Requirement —
Within the records below is a range that opens at the line with "o21bai 47, nand2" and closes at the line with "repair buffers: 298 / 2600 / 18.4". Return that range word for word, both ends included, and only that range.

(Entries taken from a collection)
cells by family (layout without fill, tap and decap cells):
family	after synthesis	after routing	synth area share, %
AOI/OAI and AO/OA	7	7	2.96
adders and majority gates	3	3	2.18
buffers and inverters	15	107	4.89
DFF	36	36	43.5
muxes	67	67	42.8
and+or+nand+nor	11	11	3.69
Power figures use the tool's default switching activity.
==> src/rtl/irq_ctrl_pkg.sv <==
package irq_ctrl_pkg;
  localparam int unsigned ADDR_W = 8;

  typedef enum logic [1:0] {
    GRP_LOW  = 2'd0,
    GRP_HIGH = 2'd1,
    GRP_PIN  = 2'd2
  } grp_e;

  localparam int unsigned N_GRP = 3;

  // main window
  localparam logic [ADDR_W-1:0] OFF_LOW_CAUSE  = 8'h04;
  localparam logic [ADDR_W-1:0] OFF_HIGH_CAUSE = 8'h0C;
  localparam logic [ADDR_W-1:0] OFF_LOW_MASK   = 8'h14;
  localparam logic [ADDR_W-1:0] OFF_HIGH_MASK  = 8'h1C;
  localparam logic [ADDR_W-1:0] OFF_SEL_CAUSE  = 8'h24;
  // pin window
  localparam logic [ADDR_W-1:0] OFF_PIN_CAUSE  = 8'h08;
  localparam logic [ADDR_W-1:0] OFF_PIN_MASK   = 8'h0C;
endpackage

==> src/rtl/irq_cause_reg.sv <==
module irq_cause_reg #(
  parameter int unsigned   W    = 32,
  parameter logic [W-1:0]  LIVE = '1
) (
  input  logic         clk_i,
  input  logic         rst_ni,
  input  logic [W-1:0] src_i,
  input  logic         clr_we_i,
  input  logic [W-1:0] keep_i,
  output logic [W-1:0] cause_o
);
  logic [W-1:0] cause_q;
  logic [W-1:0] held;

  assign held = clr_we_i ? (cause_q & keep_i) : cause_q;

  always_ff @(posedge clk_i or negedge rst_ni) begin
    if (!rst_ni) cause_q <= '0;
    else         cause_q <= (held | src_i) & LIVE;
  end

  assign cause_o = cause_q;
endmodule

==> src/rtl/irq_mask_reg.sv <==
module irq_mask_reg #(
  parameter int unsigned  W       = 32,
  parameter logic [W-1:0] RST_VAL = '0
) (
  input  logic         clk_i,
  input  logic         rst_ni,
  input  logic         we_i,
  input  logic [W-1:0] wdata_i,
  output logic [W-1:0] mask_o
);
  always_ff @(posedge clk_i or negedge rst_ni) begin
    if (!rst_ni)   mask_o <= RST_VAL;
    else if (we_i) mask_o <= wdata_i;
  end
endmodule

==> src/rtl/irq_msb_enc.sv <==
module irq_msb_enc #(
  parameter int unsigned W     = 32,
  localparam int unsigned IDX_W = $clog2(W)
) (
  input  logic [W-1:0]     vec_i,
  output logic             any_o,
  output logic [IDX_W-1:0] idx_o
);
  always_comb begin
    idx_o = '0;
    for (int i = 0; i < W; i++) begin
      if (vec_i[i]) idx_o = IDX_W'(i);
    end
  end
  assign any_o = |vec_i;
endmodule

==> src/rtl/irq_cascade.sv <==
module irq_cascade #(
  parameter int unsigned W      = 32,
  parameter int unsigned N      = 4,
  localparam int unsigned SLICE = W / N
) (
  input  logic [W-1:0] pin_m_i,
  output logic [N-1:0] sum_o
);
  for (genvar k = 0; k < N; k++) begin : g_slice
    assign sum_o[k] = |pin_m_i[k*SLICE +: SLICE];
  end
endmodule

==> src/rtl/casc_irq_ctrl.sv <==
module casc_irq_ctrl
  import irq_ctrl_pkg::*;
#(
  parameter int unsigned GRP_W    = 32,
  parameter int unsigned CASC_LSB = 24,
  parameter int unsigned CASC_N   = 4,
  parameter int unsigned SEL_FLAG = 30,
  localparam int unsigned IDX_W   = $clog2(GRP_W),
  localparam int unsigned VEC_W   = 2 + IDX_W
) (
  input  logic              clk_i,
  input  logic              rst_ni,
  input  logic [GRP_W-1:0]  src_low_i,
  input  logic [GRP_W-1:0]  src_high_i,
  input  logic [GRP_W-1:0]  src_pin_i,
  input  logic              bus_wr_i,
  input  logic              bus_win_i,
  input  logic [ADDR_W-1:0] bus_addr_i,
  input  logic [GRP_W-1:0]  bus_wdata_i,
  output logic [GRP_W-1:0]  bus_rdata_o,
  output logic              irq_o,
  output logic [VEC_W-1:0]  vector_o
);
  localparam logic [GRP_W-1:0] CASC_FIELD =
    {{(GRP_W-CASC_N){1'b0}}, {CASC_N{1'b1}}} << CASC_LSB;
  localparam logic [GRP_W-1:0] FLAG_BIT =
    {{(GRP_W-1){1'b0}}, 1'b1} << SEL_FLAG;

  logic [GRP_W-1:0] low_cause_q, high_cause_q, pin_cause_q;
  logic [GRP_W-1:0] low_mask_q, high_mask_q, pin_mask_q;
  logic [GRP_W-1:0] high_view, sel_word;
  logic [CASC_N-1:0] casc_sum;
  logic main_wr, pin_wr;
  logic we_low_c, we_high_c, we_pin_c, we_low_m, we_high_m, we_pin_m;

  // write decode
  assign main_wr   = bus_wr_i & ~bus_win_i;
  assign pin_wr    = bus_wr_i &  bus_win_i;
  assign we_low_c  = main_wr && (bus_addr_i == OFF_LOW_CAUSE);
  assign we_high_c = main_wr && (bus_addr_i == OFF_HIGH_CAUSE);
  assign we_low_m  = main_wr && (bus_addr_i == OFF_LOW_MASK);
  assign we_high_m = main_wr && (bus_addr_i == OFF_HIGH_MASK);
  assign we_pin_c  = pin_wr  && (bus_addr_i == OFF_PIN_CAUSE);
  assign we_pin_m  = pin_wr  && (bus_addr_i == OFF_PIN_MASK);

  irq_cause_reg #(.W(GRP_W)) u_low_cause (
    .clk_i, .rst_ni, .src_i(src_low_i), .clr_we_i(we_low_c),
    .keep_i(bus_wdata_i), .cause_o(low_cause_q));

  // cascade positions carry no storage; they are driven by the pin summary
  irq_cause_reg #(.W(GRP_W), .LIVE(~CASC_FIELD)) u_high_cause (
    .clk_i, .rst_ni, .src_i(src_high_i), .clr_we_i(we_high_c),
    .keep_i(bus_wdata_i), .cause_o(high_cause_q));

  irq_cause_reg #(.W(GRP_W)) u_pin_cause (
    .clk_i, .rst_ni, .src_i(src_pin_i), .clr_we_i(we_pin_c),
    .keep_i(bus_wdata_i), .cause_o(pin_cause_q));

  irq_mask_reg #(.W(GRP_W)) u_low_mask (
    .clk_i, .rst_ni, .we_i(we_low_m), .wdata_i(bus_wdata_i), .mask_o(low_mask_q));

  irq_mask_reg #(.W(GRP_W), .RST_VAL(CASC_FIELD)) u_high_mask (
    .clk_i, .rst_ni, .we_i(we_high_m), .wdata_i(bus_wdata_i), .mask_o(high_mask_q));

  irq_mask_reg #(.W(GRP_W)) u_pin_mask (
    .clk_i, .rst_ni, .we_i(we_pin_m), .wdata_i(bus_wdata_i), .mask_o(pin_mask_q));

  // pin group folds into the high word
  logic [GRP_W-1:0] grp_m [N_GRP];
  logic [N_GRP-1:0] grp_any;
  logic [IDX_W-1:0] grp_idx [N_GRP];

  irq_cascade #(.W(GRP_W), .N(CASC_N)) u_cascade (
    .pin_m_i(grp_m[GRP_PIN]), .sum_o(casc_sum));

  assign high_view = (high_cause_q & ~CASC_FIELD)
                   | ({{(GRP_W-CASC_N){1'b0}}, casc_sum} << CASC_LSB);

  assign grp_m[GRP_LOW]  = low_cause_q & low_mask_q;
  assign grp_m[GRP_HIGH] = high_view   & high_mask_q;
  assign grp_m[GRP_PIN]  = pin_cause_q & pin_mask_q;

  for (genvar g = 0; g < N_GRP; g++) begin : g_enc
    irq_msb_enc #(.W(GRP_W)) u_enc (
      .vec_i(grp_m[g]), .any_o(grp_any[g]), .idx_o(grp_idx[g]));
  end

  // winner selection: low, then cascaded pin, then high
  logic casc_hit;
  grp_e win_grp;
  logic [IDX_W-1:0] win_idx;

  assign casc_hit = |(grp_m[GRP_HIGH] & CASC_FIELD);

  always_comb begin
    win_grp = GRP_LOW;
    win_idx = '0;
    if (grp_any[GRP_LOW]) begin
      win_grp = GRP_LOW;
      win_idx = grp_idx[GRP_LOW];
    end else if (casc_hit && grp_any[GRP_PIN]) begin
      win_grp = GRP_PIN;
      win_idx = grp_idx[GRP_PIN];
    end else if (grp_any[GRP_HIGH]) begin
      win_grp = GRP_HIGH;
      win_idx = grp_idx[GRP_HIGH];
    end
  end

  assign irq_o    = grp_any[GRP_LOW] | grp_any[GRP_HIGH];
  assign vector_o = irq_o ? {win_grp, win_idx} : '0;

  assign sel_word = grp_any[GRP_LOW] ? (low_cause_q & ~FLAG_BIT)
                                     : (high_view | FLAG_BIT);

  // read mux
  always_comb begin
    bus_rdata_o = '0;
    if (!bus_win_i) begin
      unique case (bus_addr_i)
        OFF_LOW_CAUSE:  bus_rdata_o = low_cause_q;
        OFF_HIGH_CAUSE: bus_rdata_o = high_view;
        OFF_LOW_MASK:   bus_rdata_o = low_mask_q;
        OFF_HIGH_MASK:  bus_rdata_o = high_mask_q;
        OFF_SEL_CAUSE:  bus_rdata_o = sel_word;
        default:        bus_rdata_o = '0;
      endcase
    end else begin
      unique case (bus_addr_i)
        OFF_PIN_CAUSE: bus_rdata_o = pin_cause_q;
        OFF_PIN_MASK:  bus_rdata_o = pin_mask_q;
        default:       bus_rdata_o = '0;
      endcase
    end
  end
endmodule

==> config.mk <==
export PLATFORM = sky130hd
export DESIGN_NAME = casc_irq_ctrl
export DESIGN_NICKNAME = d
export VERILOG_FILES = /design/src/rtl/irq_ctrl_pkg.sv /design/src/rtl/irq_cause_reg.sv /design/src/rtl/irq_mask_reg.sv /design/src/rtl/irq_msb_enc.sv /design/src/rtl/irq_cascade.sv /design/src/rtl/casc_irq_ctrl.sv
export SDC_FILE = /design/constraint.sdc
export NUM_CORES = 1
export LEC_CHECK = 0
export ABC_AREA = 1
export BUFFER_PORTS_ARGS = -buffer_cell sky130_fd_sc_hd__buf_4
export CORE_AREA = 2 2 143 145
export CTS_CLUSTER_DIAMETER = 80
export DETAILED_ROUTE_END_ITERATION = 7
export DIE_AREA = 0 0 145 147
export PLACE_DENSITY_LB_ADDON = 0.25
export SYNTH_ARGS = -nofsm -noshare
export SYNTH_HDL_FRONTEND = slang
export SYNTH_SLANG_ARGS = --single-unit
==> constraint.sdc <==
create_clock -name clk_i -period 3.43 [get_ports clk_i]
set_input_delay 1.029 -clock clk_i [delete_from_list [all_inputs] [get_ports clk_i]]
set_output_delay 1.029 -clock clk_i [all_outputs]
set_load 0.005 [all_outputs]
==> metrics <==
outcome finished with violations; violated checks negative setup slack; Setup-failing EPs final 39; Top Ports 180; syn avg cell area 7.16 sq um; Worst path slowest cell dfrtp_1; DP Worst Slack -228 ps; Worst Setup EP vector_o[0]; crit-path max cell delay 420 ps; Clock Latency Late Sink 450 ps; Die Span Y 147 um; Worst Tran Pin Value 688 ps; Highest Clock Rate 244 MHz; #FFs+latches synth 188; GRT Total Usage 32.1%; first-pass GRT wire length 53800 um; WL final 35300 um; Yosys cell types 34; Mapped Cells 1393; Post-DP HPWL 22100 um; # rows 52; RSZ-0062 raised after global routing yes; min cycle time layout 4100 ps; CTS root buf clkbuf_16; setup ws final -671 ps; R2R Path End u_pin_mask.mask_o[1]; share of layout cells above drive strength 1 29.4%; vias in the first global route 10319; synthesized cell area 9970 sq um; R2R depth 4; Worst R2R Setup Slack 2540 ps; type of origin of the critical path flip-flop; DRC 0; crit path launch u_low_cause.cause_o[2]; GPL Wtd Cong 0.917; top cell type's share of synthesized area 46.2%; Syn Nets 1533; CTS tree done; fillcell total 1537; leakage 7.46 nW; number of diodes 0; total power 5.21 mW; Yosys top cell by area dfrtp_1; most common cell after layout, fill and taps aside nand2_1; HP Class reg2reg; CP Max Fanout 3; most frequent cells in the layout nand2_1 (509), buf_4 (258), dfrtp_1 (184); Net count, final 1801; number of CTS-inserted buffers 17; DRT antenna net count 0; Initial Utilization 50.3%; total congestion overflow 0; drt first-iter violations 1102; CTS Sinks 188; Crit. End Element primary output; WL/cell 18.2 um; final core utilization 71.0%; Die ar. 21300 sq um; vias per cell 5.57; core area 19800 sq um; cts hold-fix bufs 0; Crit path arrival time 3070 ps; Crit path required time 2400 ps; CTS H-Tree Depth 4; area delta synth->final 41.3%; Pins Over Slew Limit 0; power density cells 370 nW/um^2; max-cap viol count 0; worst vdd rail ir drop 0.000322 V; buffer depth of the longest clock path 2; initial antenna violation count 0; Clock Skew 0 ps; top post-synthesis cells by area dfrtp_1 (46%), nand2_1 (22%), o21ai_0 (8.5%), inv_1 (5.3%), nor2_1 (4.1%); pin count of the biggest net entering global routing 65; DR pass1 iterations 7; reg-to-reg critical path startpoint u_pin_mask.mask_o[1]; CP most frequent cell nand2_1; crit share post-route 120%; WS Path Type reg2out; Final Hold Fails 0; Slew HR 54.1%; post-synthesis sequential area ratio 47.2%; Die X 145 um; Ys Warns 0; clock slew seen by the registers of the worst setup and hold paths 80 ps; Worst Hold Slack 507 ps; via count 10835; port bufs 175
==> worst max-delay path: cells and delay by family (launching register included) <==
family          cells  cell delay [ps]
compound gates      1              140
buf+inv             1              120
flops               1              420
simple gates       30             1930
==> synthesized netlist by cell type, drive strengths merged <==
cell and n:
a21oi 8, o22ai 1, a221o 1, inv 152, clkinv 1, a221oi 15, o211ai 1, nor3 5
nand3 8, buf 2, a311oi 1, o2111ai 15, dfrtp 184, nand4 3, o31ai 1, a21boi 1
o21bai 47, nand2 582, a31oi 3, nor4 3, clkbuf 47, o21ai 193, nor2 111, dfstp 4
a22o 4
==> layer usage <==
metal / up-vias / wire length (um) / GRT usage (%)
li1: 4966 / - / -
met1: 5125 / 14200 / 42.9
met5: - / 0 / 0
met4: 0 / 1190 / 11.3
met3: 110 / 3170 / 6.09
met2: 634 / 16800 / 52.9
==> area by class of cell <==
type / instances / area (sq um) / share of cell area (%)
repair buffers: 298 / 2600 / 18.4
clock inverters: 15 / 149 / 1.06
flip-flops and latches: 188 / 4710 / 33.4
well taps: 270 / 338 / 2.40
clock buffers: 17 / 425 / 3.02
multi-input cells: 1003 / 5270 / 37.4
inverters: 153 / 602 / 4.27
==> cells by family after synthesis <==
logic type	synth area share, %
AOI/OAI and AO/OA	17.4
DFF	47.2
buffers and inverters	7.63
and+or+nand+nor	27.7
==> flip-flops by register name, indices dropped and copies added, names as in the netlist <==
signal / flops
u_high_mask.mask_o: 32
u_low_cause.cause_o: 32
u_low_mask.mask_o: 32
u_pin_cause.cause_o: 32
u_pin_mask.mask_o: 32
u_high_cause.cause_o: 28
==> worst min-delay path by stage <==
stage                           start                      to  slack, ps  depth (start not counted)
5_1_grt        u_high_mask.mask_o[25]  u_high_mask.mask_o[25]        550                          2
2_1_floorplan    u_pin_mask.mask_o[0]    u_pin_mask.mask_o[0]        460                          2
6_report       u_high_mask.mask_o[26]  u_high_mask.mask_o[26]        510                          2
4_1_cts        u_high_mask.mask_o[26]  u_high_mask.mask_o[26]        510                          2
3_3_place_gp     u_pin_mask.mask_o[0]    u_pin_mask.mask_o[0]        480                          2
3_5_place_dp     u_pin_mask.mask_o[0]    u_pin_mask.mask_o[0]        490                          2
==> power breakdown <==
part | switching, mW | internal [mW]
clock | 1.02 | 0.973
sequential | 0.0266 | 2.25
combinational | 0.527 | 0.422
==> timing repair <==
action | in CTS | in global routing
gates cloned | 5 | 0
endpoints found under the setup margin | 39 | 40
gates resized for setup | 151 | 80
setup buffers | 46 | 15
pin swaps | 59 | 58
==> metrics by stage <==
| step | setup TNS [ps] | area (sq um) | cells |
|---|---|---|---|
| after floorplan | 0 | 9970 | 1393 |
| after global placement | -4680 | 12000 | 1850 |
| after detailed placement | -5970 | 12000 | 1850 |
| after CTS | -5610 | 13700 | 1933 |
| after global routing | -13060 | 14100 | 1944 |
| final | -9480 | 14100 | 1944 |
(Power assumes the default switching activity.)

Solution below —
o21bai 47, nand2 582, a31oi 3, nor4 3, clkbuf 47, o21ai 193, nor2 111, dfstp 4
a22o 4
==> layer usage <==
metal / up-vias / wire length (um) / GRT usage (%)
li1: 4966 / - / -
met1: 5125 / 14200 / 42.9
met5: - / 0 / 0
met4: 0 / 1190 / 11.3
met3: 110 / 3170 / 6.09
met2: 634 / 16800 / 52.9
==> area by class of cell <==
type / instances / area (sq um) / share of cell area (%)
repair buffers: 298 / 2600 / 18.4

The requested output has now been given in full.